Poor food and nutrient intake among Indigenous and non-Indigenous rural Australian children
1 Faculty of Health, University of Newcastle, Callaghan 2308 NSW Australia
2 Cluster for Public Health Nutrition, Boden Institute of Obesity, Nutrition, Exercise and Eating Disorders, University of Sydney, Sydney, NSW 2006, Australia
3 School of Health Sciences, Faculty of Health and Behavioural Sciences, The University of Wollongong NSW 2522, Australia
4 Durri Aboriginal Medical Service Corporation, Kempsey, NSW 2440, Australia
5 Biripi Aboriginal Medical Service, Taree, NSW 2430, Australia
Citation and License
BMC Pediatrics 2012, 12:12 doi:10.1186/1471-2431-12-12Published: 4 February 2012
The purpose of this study was to describe the food and nutrient intake of a population of rural Australian children particularly Indigenous children. Participants were aged 10 to 12 years, and living in areas of relative socio-economic disadvantage on the north coast of New South Wales.

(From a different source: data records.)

<file path="src/hw/rtl/assert_macros.svh">
// Assertion macros for the RTL files.
`ifndef ASSERT_MACROS_SVH
`define ASSERT_MACROS_SVH

// Same-cycle implication, checked at every rising clock edge outside reset.
`define ASSERT_NOW(label, prop, msg) \
   label: assert property (@(posedge clock) disable iff (reset) prop) else $error(msg);

// Next-cycle implication: when cond holds, expect_next holds in the cycle after.
`define ASSERT_NEXT(label, cond, expect_next, msg) \
   label: assert property (@(posedge clock) disable iff (reset) (cond) |=> (expect_next)) \
      else $error(msg);

`endif

</file>
<file path="src/hw/rtl/ser_fifo.sv">
// Small first-in first-out queue of fixed-width words.
module ser_fifo #(
   parameter int WIDTH = 8,
   parameter int DEPTH = 2
) (
   input  logic             clock,
   input  logic             reset,
   input  logic             push,
   input  logic [WIDTH-1:0] wdata,
   output logic             full,
   input  logic             pop,
   output logic [WIDTH-1:0] rdata,
   output logic             empty
);
   localparam int PW = (DEPTH > 1) ? $clog2(DEPTH) : 1;
   localparam int CW = $clog2(DEPTH + 1);

   logic [WIDTH-1:0] mem_ff [DEPTH];
   logic [PW-1:0]    wr_ptr_ff, wr_ptr_in, rd_ptr_ff, rd_ptr_in;
   logic [CW-1:0]    count_ff, count_in;
   logic             do_push, do_pop;

   assign full    = (count_ff == CW'(DEPTH));
   assign empty   = (count_ff == '0);
   assign do_push = push && !full;
   assign do_pop  = pop && !empty;
   assign rdata   = mem_ff[rd_ptr_ff];

   always_comb begin
      wr_ptr_in = wr_ptr_ff;
      rd_ptr_in = rd_ptr_ff;
      count_in  = count_ff;
      if (do_push) begin
         wr_ptr_in = (wr_ptr_ff == PW'(DEPTH - 1)) ? '0 : wr_ptr_ff + 1'b1;
      end
      if (do_pop) begin
         rd_ptr_in = (rd_ptr_ff == PW'(DEPTH - 1)) ? '0 : rd_ptr_ff + 1'b1;
      end
      if (do_push && !do_pop) begin
         count_in = count_ff + 1'b1;
      end else if (do_pop && !do_push) begin
         count_in = count_ff - 1'b1;
      end
   end

   always_ff @(posedge clock) begin
      if (reset) begin
         wr_ptr_ff <= '0;
         rd_ptr_ff <= '0;
         count_ff  <= '0;
      end else begin
         wr_ptr_ff <= wr_ptr_in;
         rd_ptr_ff <= rd_ptr_in;
         count_ff  <= count_in;
      end
   end

   always_ff @(posedge clock) begin
      if (do_push) begin
         mem_ff[wr_ptr_ff] <= wdata;
      end
   end
endmodule

</file>
File: src/hw/rtl/ser_front.sv
// Front end: configuration registers, odometer, item classification and address forming.
module ser_front
   import ser_pkg::*;
#(
   parameter int MAX_RANK    = 4,
   parameter int STORE_DEPTH = 4096,
   parameter int DIM_BITS    = 16
) (
   input  logic                          clock,
   input  logic                          reset,
   input  logic                          req_push,
   output logic                          req_full,
   input  req_item_type                  req_item,
   input  logic                          csr_write,
   input  logic [CSR_IDX_W-1:0]          csr_index,
   input  logic [63:0]                   csr_data,
   output cfg_type                       cfg_out,
   output logic                          cmd_push,
   input  logic                          cmd_full,
   output logic [1:0]                    cmd_op,
   output logic [$clog2(STORE_DEPTH)-1:0] cmd_addr,
   output logic [63:0]                   cmd_upd,
   output logic [1:0]                    cmd_status
);
   localparam int AW = $clog2(STORE_DEPTH);
   localparam int KW = (MAX_RANK > 1) ? $clog2(MAX_RANK) : 1;
   localparam int SW = AW + 1;
   localparam int PW = SW + DIM_BITS + 1;
   localparam logic [SW-1:0] DEPTH_LIM = SW'(STORE_DEPTH);

   localparam logic [1:0] F_IDLE = 2'd0;
   localparam logic [1:0] F_CALC = 2'd1;
   localparam logic [1:0] F_PUSH = 2'd2;

   logic [1:0]          state_ff, state_in;
   logic [2:0]          rank_ff, rank_in, axis_ff, axis_in, mode_ff, mode_in;
   logic [1:0]          etype_ff, etype_in;
   logic [63:0]         dshape_ff, dshape_in, ishape_ff, ishape_in;
   logic [DIM_BITS-1:0] coord_ff [MAX_RANK];
   logic [DIM_BITS-1:0] coord_in [MAX_RANK];
   logic [DIM_BITS-1:0] odo_next [MAX_RANK];
   logic [1:0]          op_ff, op_in, status_ff, status_in;
   logic [SW-1:0]       addr_ff, addr_in;
   logic [63:0]         upd_ff, upd_in;
   logic                scat_ff, scat_in;
   logic [KW-1:0]       k_ff, k_in, ax_ff, ax_in;
   logic [DIM_BITS-1:0] idx_ff, idx_in;

   logic [3:0]          r_eff;
   logic signed [4:0]   ax_full;
   logic                axis_ok, idx_ok, addr_ok, accept, last, advance;
   logic [DIM_BITS-1:0] sel_dim, d_k, c_k;
   logic signed [33:0]  iv;
   logic [PW-1:0]       prod;
   logic [SW-1:0]       addr_next;

   function automatic logic [DIM_BITS-1:0] dim_of(input logic [63:0] shape,
                                                   input logic [KW-1:0] k);
      int          sh;
      logic [63:0] t;
      sh = DIM_BITS * (MAX_RANK - 1 - int'(k));
      if (sh >= 64 || sh < 0) begin
         return '0;
      end
      t = shape >> sh;
      return t[DIM_BITS-1:0];
   endfunction

   always_comb begin
      if (rank_ff == 3'd0) begin
         r_eff = 4'd1;
      end else if ({1'b0, rank_ff} > 4'(MAX_RANK)) begin
         r_eff = 4'(MAX_RANK);
      end else begin
         r_eff = {1'b0, rank_ff};
      end
   end

   always_comb begin
      ax_full = {{2{axis_ff[2]}}, axis_ff};
      if (ax_full < 0) begin
         ax_full = ax_full + $signed({1'b0, r_eff});
      end
      axis_ok  = (ax_full >= 0) && (ax_full < $signed({1'b0, r_eff}));
      sel_dim  = dim_of(dshape_ff, ax_full[KW-1:0]);
      iv = {{2{req_item.index_value[31]}}, req_item.index_value};
      if (iv < 0) begin
         iv = iv + $signed(34'(sel_dim));
      end
      idx_ok  = (iv >= 0) && (iv < $signed(34'(sel_dim)));
      addr_ok = (32'(req_item.address) < 32'(STORE_DEPTH));
   end

   always_comb begin
      d_k       = dim_of(dshape_ff, k_ff);
      c_k       = (k_ff == ax_ff) ? idx_ff : coord_ff[k_ff];
      prod      = PW'(addr_ff) * PW'(d_k) + PW'(c_k);
      addr_next = (prod > PW'(STORE_DEPTH)) ? DEPTH_LIM : prod[SW-1:0];
      last      = (32'(k_ff) == 32'(r_eff) - 32'd1);
   end

   always_comb begin
      logic                carry;
      logic [DIM_BITS:0]   nc;
      logic [DIM_BITS-1:0] d;
      carry = 1'b1;
      for (int k = 0; k < MAX_RANK; k++) begin
         odo_next[k] = coord_ff[k];
      end
      for (int k = MAX_RANK - 1; k >= 0; k--) begin
         d  = dim_of(ishape_ff, KW'(k));
         nc = {1'b0, coord_ff[k]} + 1'b1;
         if (carry && (k < int'(r_eff))) begin
            if (nc < {1'b0, d}) begin
               odo_next[k] = nc[DIM_BITS-1:0];
               carry       = 1'b0;
            end else begin
               odo_next[k] = '0;
            end
         end
      end
   end

   assign accept   = req_push && (state_ff == F_IDLE);
   assign req_full = (state_ff != F_IDLE);
   assign advance  = (state_ff == F_PUSH) && !cmd_full && scat_ff;

   always_comb begin
      state_in  = state_ff;
      op_in     = op_ff;
      status_in = status_ff;
      addr_in   = addr_ff;
      upd_in    = upd_ff;
      scat_in   = scat_ff;
      k_in      = k_ff;
      ax_in     = ax_ff;
      idx_in    = idx_ff;
      case (state_ff)
         F_IDLE: begin
            if (accept) begin
               upd_in    = req_item.update_value;
               addr_in   = SW'(req_item.address);
               scat_in   = (req_item.func == FUNC_SCATTER);
               k_in      = '0;
               ax_in     = ax_full[KW-1:0];
               idx_in    = iv[DIM_BITS-1:0];
               status_in = ST_OK;
               op_in     = OP_NONE;
               state_in  = F_PUSH;
               case (req_item.func)
                  FUNC_LOAD: begin
                     op_in     = addr_ok ? OP_LOAD : OP_NONE;
                     status_in = addr_ok ? ST_OK : ST_ADDR;
                  end
                  FUNC_READ: begin
                     op_in     = addr_ok ? OP_READ : OP_NONE;
                     status_in = addr_ok ? ST_OK : ST_ADDR;
                  end
                  FUNC_SCATTER: begin
                     if (axis_ok && idx_ok) begin
                        addr_in  = '0;
                        state_in = F_CALC;
                     end else begin
                        status_in = ST_RANGE;
                     end
                  end
                  default: begin
                     op_in = OP_NONE;
                  end
               endcase
            end
         end
         F_CALC: begin
            if (c_k >= d_k) begin
               status_in = ST_RANGE;
               op_in     = OP_NONE;
               state_in  = F_PUSH;
            end else begin
               addr_in = addr_next;
               k_in    = k_ff + 1'b1;
               if (last) begin
                  state_in = F_PUSH;
                  if (addr_next >= DEPTH_LIM) begin
                     status_in = ST_ADDR;
                     op_in     = OP_NONE;
                  end else begin
                     status_in = ST_OK;
                     op_in     = (mode_ff > MODE_MIN) ? OP_NONE : OP_SCAT;
                  end
               end
            end
         end
         F_PUSH: begin
            if (!cmd_full) begin
               state_in = F_IDLE;
            end
         end
         default: begin
            state_in = F_IDLE;
         end
      endcase
   end

   always_comb begin
      rank_in   = rank_ff;
      axis_in   = axis_ff;
      mode_in   = mode_ff;
      etype_in  = etype_ff;
      dshape_in = dshape_ff;
      ishape_in = ishape_ff;
      for (int k = 0; k < MAX_RANK; k++) begin
         coord_in[k] = advance ? odo_next[k] : coord_ff[k];
      end
      if (csr_write) begin
         case (csr_index)
            CSR_RANK:   rank_in   = csr_data[2:0];
            CSR_AXIS:   axis_in   = csr_data[2:0];
            CSR_MODE:   mode_in   = csr_data[2:0];
            CSR_ETYPE:  etype_in  = csr_data[1:0];
            CSR_DSHAPE: dshape_in = csr_data;
            CSR_ISHAPE: ishape_in = csr_data;
            default:    rank_in   = rank_ff;
         endcase
         if (csr_index == CSR_RANK || csr_index == CSR_ISHAPE) begin
            for (int k = 0; k < MAX_RANK; k++) begin
               coord_in[k] = '0;
            end
         end
      end
   end

   always_ff @(posedge clock) begin
      if (reset) begin
         state_ff  <= F_IDLE;
         rank_ff   <= 3'd1;
         axis_ff   <= 3'd0;
         mode_ff   <= MODE_NONE;
         etype_ff  <= ETYPE_INT32;
         dshape_ff <= SHAPE_RESET;
         ishape_ff <= SHAPE_RESET;
         for (int k = 0; k < MAX_RANK; k++) begin
            coord_ff[k] <= '0;
         end
      end else begin
         state_ff  <= state_in;
         rank_ff   <= rank_in;
         axis_ff   <= axis_in;
         mode_ff   <= mode_in;
         etype_ff  <= etype_in;
         dshape_ff <= dshape_in;
         ishape_ff <= ishape_in;
         for (int k = 0; k < MAX_RANK; k++) begin
            coord_ff[k] <= coord_in[k];
         end
      end
   end

   always_ff @(posedge clock) begin
      op_ff     <= op_in;
      status_ff <= status_in;
      addr_ff   <= addr_in;
      upd_ff    <= upd_in;
      scat_ff   <= scat_in;
      k_ff      <= k_in;
      ax_ff     <= ax_in;
      idx_ff    <= idx_in;
   end

   assign cmd_push      = (state_ff == F_PUSH);
   assign cmd_op        = op_ff;
   assign cmd_addr      = addr_ff[AW-1:0];
   assign cmd_upd       = upd_ff;
   assign cmd_status    = status_ff;
   assign cfg_out.mode  = mode_ff;
   assign cfg_out.etype = etype_ff;
endmodule
$ cat src/design/c8_pkg.sv
// Shared types, codes, font table and small helpers for the CHIP-8 core.
// Used by c8_front, c8_back and chip8_instruction_core; depends on nothing.
`timescale 1ns / 1ps
package c8_pkg;

  localparam logic [1:0] FUNC_LOAD  = 2'd0;
  localparam logic [1:0] FUNC_EXEC  = 2'd1;
  localparam logic [1:0] FUNC_DREAD = 2'd2;
  localparam logic [1:0] FUNC_MREAD = 2'd3;

  localparam logic [11:0] START_PC  = 12'h200;
  localparam logic [11:0] FONT_BASE = 12'h050;
  localparam int          FONT_LEN  = 80;
  localparam int          SCREEN_ROWS = 32;

  localparam logic [15:0] OP_CLS = 16'h00E0;
  localparam logic [15:0] OP_RET = 16'h00EE;
  localparam logic [15:0] OP_SKP_MASK = 16'hF0FF;
  localparam logic [15:0] OP_SKP = 16'hE09E;
  localparam logic [15:0] OP_SKNP = 16'hE0A1;
  localparam logic [7:0]  F_LDDT = 8'h07;
  localparam logic [7:0]  F_KEY  = 8'h0A;
  localparam logic [7:0]  F_SETDT = 8'h15;
  localparam logic [7:0]  F_SETST = 8'h18;
  localparam logic [7:0]  F_ADDI = 8'h1E;
  localparam logic [7:0]  F_FONT = 8'h29;
  localparam logic [7:0]  F_BCD  = 8'h33;
  localparam logic [7:0]  F_STORE = 8'h55;
  localparam logic [7:0]  F_LOADR = 8'h65;

  localparam logic [7:0] FONT [FONT_LEN] = '{
    8'hF0, 8'h90, 8'h90, 8'h90, 8'hF0, 8'h20, 8'h60, 8'h20, 8'h20, 8'h70,
    8'hF0, 8'h10, 8'hF0, 8'h80, 8'hF0, 8'hF0, 8'h10, 8'hF0, 8'h10, 8'hF0,
    8'h90, 8'h90, 8'hF0, 8'h10, 8'h10, 8'hF0, 8'h80, 8'hF0, 8'h10, 8'hF0,
    8'hF0, 8'h80, 8'hF0, 8'h90, 8'hF0, 8'hF0, 8'h10, 8'h20, 8'h40, 8'h40,
    8'hF0, 8'h90, 8'hF0, 8'h90, 8'hF0, 8'hF0, 8'h90, 8'hF0, 8'h10, 8'hF0,
    8'hF0, 8'h90, 8'hF0, 8'h90, 8'h90, 8'hE0, 8'h90, 8'hE0, 8'h90, 8'hE0,
    8'hF0, 8'h80, 8'h80, 8'h80, 8'hF0, 8'hE0, 8'h90, 8'h90, 8'h90, 8'hE0,
    8'hF0, 8'h80, 8'hF0, 8'h80, 8'hF0, 8'hF0, 8'h80, 8'hF0, 8'h80, 8'h80
  };

  typedef struct packed {
    logic [1:0]  func;
    logic [11:0] address;
    logic [7:0]  load_byte;
    logic [15:0] keys_down;
    logic [7:0]  random_byte;
  } in_item_t;

  typedef struct packed {
    logic [15:0] opcode;
    logic [11:0] program_counter_out;
    logic [7:0]  read_byte;
    logic [63:0] display_row;
    logic [4:0]  row_number;
    logic [7:0]  sprite_bits;
    logic        collision;
    logic        screen_cleared;
    logic        key_wait;
    logic        last;
  } out_item_t;

  typedef enum logic [1:0] {
    K_LOAD, K_EXEC, K_DREAD, K_MREAD
  } kind_t;

  typedef struct packed {
    kind_t    kind;
    in_item_t item;
  } cmd_t;

  typedef enum logic [3:0] {
    S_CLEAR, S_IDLE, S_MREAD, S_FETCH, S_FETCH2, S_OPC, S_VY, S_EXEC,
    S_DRAW_RD, S_DRAW_WR, S_BCD, S_STORE, S_LD_RD, S_LD_WR
  } state_t;

  // Index of the lowest held key.
  function automatic logic [3:0] lowest_key(logic [15:0] keys);
    logic [3:0] k;
    k = 4'd0;
    for (int j = 15; j >= 0; j--) begin
      if (keys[j]) k = 4'(j);
    end
    return k;
  endfunction

  // Decimal digit of v: 0 hundreds, 1 tens, 2 ones.
  function automatic logic [7:0] bcd_digit(logic [7:0] v, logic [1:0] sel);
    logic [7:0] h;
    logic [7:0] r;
    logic [7:0] t;
    h = (v >= 8'd200) ? 8'd2 : ((v >= 8'd100) ? 8'd1 : 8'd0);
    r = (v >= 8'd200) ? v - 8'd200 : ((v >= 8'd100) ? v - 8'd100 : v);
    t = 8'd0;
    for (int j = 1; j <= 9; j++) begin
      if (r >= 8'(10 * j)) t = 8'(j);
    end
    case (sel)
      2'd0:    return h;
      2'd1:    return t;
      default: return r - 8'(t * 8'd10);
    endcase
  endfunction

endpackage

$ cat src/design/c8_front.sv
// Front end of the CHIP-8 core: takes commands, classifies them and queues them.
// Depends on c8_pkg.
`timescale 1ns / 1ps
module c8_front (
  input  logic             clk,
  input  logic             rst_n,
  input  logic             start,
  input  c8_pkg::in_item_t in_item,
  input  logic             hold,
  input  logic             pop,
  output logic             busy,
  output logic             q_valid,
  output c8_pkg::cmd_t     q_cmd
);
  import c8_pkg::*;

  cmd_t       q_r [2];
  logic       wr_r, rd_r;
  logic [1:0] cnt_r;
  logic       push;
  kind_t      kind;

  always_comb begin
    case (in_item.func)
      FUNC_LOAD:  kind = K_LOAD;
      FUNC_EXEC:  kind = K_EXEC;
      FUNC_DREAD: kind = K_DREAD;
      default:    kind = K_MREAD;
    endcase
  end

  assign busy    = (cnt_r == 2'd2) || hold;
  assign push    = start && !busy;
  assign q_valid = (cnt_r != 2'd0);
  assign q_cmd   = q_r[rd_r];

  always_ff @(posedge clk) begin
    if (push) q_r[wr_r] <= '{kind: kind, item: in_item};
    if (!rst_n) begin
      wr_r  <= 1'b0;
      rd_r  <= 1'b0;
      cnt_r <= 2'd0;
    end else begin
      if (push) wr_r <= !wr_r;
      if (pop)  rd_r <= !rd_r;
      cnt_r <= cnt_r + {1'b0, push} - {1'b0, pop};
    end
  end

endmodule

$ cat config.mk
export PLATFORM = sky130hd
export DESIGN_NAME = c8_front
export DESIGN_NICKNAME = d
export VERILOG_FILES = /design/src/design/c8_pkg.sv /design/src/design/c8_front.sv
export SDC_FILE = /design/constraint.sdc
export NUM_CORES = 1
export LEC_CHECK = 0
export BUFFER_PORTS_ARGS = -buffer_cell sky130_fd_sc_hd__buf_4
export CAP_MARGIN = 20
export CELL_PAD_IN_SITES_DETAIL_PLACEMENT = 2
export CELL_PAD_IN_SITES_GLOBAL_PLACEMENT = 2
export CORE_MARGIN = 2
export CORE_UTILIZATION = 26
export CTS_CLUSTER_SIZE = 40
export DETAILED_ROUTE_END_ITERATION = 10
export MAX_ROUTING_LAYER = met4
export PLACE_DENSITY = 0.66
export SLEW_MARGIN = 20
export SYNTH_ARGS = -nofsm -noshare
export SYNTH_HDL_FRONTEND = slang
export SYNTH_SLANG_ARGS = --single-unit
$ cat constraint.sdc
create_clock -name clk -period 4.8 [get_ports clk]
set_input_delay 0.96 -clock clk [delete_from_list [all_inputs] [get_ports clk]]
set_output_delay 0.96 -clock clk [all_outputs]
set_load 0.01 [all_outputs]
Yosys cells after proc, flatten, opt, wreduce, memory -nomap -nowiden
Memories as Yosys holds them, arrays and structs flattened. A register that Yosys moved wholly into a read port is not among the register bits.
Cells that the tools add are included.
{ "totals": {"mem_count": 1, "ff_bits": 4, "ram_bits": 96, "wordCells": 21} }
{ "mem_list": {"columns": ["name", "depth", "width", "rd", "rd_ports_with_merged_regs", "wr", "line", "rtl"], "rows": [
  ["q_r", 2, 48, 1, 1, 1, "c8_front.sv:17", "cmd_t q_r [2];"]
]} }
{ "op_classes": {"n_reduce_logical": 7, "muxes": 5, "eq_ne": 3, "n_addsub": 2} }
{ "ops": {"columns": ["op", "n"], "rows": [
  ["one-hot mux 2 bit (3 select lines)", 1],
  ["equality test 2 bit, second input constant", 2],
  ["2-to-1 mux 1 bit", 4],
  ["logical NOT 1 bit", 3],
  ["adder 2 x 1 -> 2 bit", 1],
  ["equality test 2 x 1 -> 1 bit, second input constant", 1],
  ["logical NOT 2 bit", 1],
  ["nonzero test 2 bit", 1],
  ["subtractor 2 x 1 -> 2 bit", 1],
  ["logical AND 1 bit", 1],
  ["logical OR 1 bit", 1]
]} }

Logic depth before layout (Yosys ltp)
{ "logic_depth": {"depth_word": 6, "ltp_mapped": 8} }

Least setup slack after synthesis
Ideal clock, no wire load.
{ "synth_timing": {"path_kind": "input to register", "from": "input hold", "to": "memory q_r[0][0] in the netlist's numbering (enable)", "slack_ps": 1123, "t_arrival_ps": 3223, "stages": 2, "setup_time_ps": 454, "required_time_ps": 4346, "n_path_buf": 0, "path_cell_list": "nand3b_1 nor2_1"} }
{ "synth_between": {"elab_chain_len": 5} }
{ "synth_lines": {"columns": ["element", "line", "rtl"], "rows": [
  ["from (decl)", "c8_front.sv:9", "input logic hold,"],
  ["logical OR 1 bit", "c8_front.sv:32", "assign busy = (cnt_r == 2'd2) || hold;"],
  ["logical NOT 1 bit", "c8_front.sv:33", "assign push = start && !busy;"],
  ["logical AND 1 bit", "c8_front.sv:33", null],
  ["2-to-1 mux 1 bit", "c8_front.sv:38", "if (push) q_r[wr_r] <= '{kind: kind, item: in_item};"],
  ["2-to-1 mux 1 bit (not written as such)", "c8_front.sv:38", null],
  ["to (decl)", "c8_front.sv:17", null]
]} }
Every way passes these cells.

==> results.tsv <==
metric	value	unit
grt_pass1_wl	11600	um
swShare	0.216	
status	completed	
finalSetupTns	0	ps
setup.worst_path.class	reg2out	
syn_to_final_growth	33.1	%
synth_top_flop_cell	edfxtp_1	
drv_cap	0	
critPathArrivalTime	2180	ps
syn-num-nets	229	
yosysWarnings	0	
p_leak	0.00188	uW
endpoint_kind	output pin	
portBuffers	100	
ys_ff_latch	101	
dieArea	15500	um2
crit_fanout	32	
synth-edff-count	96	
async_reset_ff_frac	0	
drt-initial-drc-count	82	
grt_util_all_layers	0.102	
cts.sinks	101	
clock_latency	330	ps
placed_area	4750	um2
grt_overflow	0	
layout-drive-gt1-share	0.580	
yosysMostFrequentCell	edfxtp_1	
dpl.hpwl	5290	um
power_frac_clock	0.344	
grt_max_degree	33	
pwr-share-comb	0.133	
core	14400	um2
clockBufferDepth	2	
ys_top_cells_by_count	96 x edfxtp_1, 28 x mux2_2, 20 x mux2_4	
netlist_area	3780	um2
numCtsBuffers	9	
num_rows	44	
cts_max_level	3	
postCtsSetupBuffers	0	
netlist_instances	176	
period_needed	3140	ps
critPathLaunchType	flop	
rsz0062_at_grt	no	
cts_resized	0	
pwr-share-seq	0.522	
cts_tree	yes	
place.gp.congestion	0.638	
cts-root-buf	clkbuf_16	
vias	1899	
timing.fmax	0.318	GHz
dieWidth	125	um
drc	0	
hold_class	reg2reg	
dr.pass1.iters	4	
power	2010	uW
routedWlPerCell	16.0	um
grt_pass1_vias	2071	
path_clk_slew	60	ps
switching_power	434	uW
syn_avg_cell_area	21.5	um2
ys_seq_area_frac	0.788	
fillers	1433	
ioPinCount	101	
design_area	5040	um2
ys_types	18	
routed_wl	7570	um
postCtsHoldBufs	0	
nets	336	
min_period_over_period	0.655	
vias_per_cell	4.01	
antenna_found_initial	1	
internal_power	1570	uW
cellPowerDensity	398	nW/um2
ir_drop	0.172	mV
skew	5.77	ps
final_hold_viol_count	0	
worst_pin_slew	831	ps
synth_area_leader_cell	edfxtp_1	
worstPathRequired	3840	ps
slew_headroom	0.446	
synthTopCellsByArea	edfxtp_1 76%, mux2_2 8.3%, mux2_4 7.9%, dfxtp_1 2.6%, buf_6 0.89%	
fp.dieH	125	um
yosys.area.top_type_share	0.762	
ant_nets	0	
initial_utilization	0.263	
setup_viol	0	
drv_slew	0	
-- power groups by stage --
stage	Sequential, uW	Combinational (uW)	Clock [uW]
2_1_floorplan	1050	149	0
3_3_place_gp	1070	270	0
3_5_place_dp	1070	277	0
4_1_cts	1050	278	719
5_1_grt	1060	292	745
6_report	1050	268	691
-- registers in the layout, summed over array words and instances, names as in the netlist, named ones only --
register  count
cnt_r         2
wr_r          1
rd_r          1
q_r          96
-- metrics by stage --
step,std cells,hold slack (ps),util,worst slack [ps]
final,473,529,0.351,1660
after global routing,473,551,0.351,1480
after CTS,472,539,0.350,1550
after detailed placement,456,530,0.331,1790
after global placement,456,491,0.331,1910
after floorplan,176,451,-,1120
-- cell type report --
cell class / count / area, um2 / area share
clock buffer: 10 / 229 / 0.0454
antenna: 1 / 2.50 / 0.000497
multi-input combinational: 66 / 758 / 0.150
inverter: 2 / 7.51 / 0.00149
tap: 184 / 230 / 0.0457
timing repair buffer: 103 / 773 / 0.153
clock inverter: 6 / 53.8 / 0.0107
sequential: 101 / 2980 / 0.592
-- critical path, stage by stage (launching register included) --
cell and delay [ps]:
dfxtp_2 870, buf_4 430, mux2_2 390, buf_4 150
-- cell usage in the layout, fill, tap and decap left out --
| master | netlist | final |
|---|---|---|
| mux2_4 | 20 | 20 |
| xor2_1 | 1 | 1 |
| ha_1 | 2 | 2 |
| diode_2 | 0 | 1 |
| buf_4 | 0 | 103 |
| dfxtp_2 | 0 | 1 |
| and2_1 | 4 | 4 |
| edfxtp_1 | 96 | 96 |
| bufinv_16 | 0 | 1 |
| nand2b_1 | 2 | 2 |
| dfxtp_1 | 5 | 4 |
| nor2_4 | 0 | 2 |
| clkinv_1 | 0 | 3 |
| clkinv_2 | 0 | 1 |
| nand2_1 | 2 | 2 |
| xnor2_1 | 2 | 2 |
| mux2_2 | 28 | 28 |
| clkinvlp_4 | 0 | 1 |
| inv_1 | 2 | 2 |
| clkbuf_16 | 0 | 9 |
| nand3b_1 | 1 | 1 |
| mux2i_1 | 1 | 1 |
| or2_2 | 1 | 1 |
| clkbuf_1 | 2 | 1 |
-- worst paths after layout --
check | from | endpoint | slack (ps) | depth (start not counted)
hold reg to reg | wr_r | wr_r | 530 | 2
setup reg to reg | cnt_r[0] | q_r[0][11] | 2560 | 4
hold / removal | wr_r | wr_r | 530 | 2
setup / recovery | flop | q_cmd[4] | 1660 | 3
-- per-layer routing --
layer / wire (um) / global-route usage / vias to the layer above
li1: - / - / 893
met1: 3330 / 0.127 / 935
met2: 3610 / 0.151 / 65
met3: 534 / 0.0399 / 6
met4: 91 / 0.0357 / 0
met5: 0 / - / -
-- kinds of logic after synthesis --
| group | count (synthesis) | synth area share |
|---|---|---|
| buffers and inverters | 9 | 0.0155 |
| DFF | 101 | 0.788 |
| muxes | 49 | 0.165 |
| xor gates and xnor gates | 3 | 0.00694 |
| adders and majority gates | 2 | 0.00661 |
| and+or+nand+nor | 12 | 0.0175 |
Power figures use the tool's default switching activity.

In this descriptive cross-sectional study 215 children with a mean age of 11.30 (SD 0.04) years (including 82 Indigenous children and 93 boys) completed three 24-hour food recalls (including 1 weekend day), over an average of two weeks in the Australian summer of late 2005.
A high proportion of children consumed less than the Australian Nutrient Reference Values for fibre (74-84% less than Adequate Intake (AI)), calcium (54-86% less than Estimated Average Requirement (EAR)), folate and magnesium (36% and 28% respectively less than EAR among girls), and the majority of children exceeded the upper limit for sodium (68-76% greater than Upper Limit (UL)). Energy-dense nutrient-poor (EDNP) food consumption contributed between 45% and 49% to energy. Hot chips, sugary drinks, high-fat processed meats, salty snacks and white bread were the highest contributors to key nutrients and sugary drinks were the greatest per capita contributor to daily food intake for all. Per capita intake differences were apparent by Indigenous status. Consumption of fruit and vegetables was low for all children. Indigenous boys had a higher intake of energy, macronutrients and sodium than non-Indigenous boys.
The nutrient intake and excessive EDNP food consumption levels of Australian rural children from disadvantaged areas are cause for concern regarding their future health and wellbeing, particularly for Indigenous boys. Targeted intervention strategies should address the high consumption of these foods.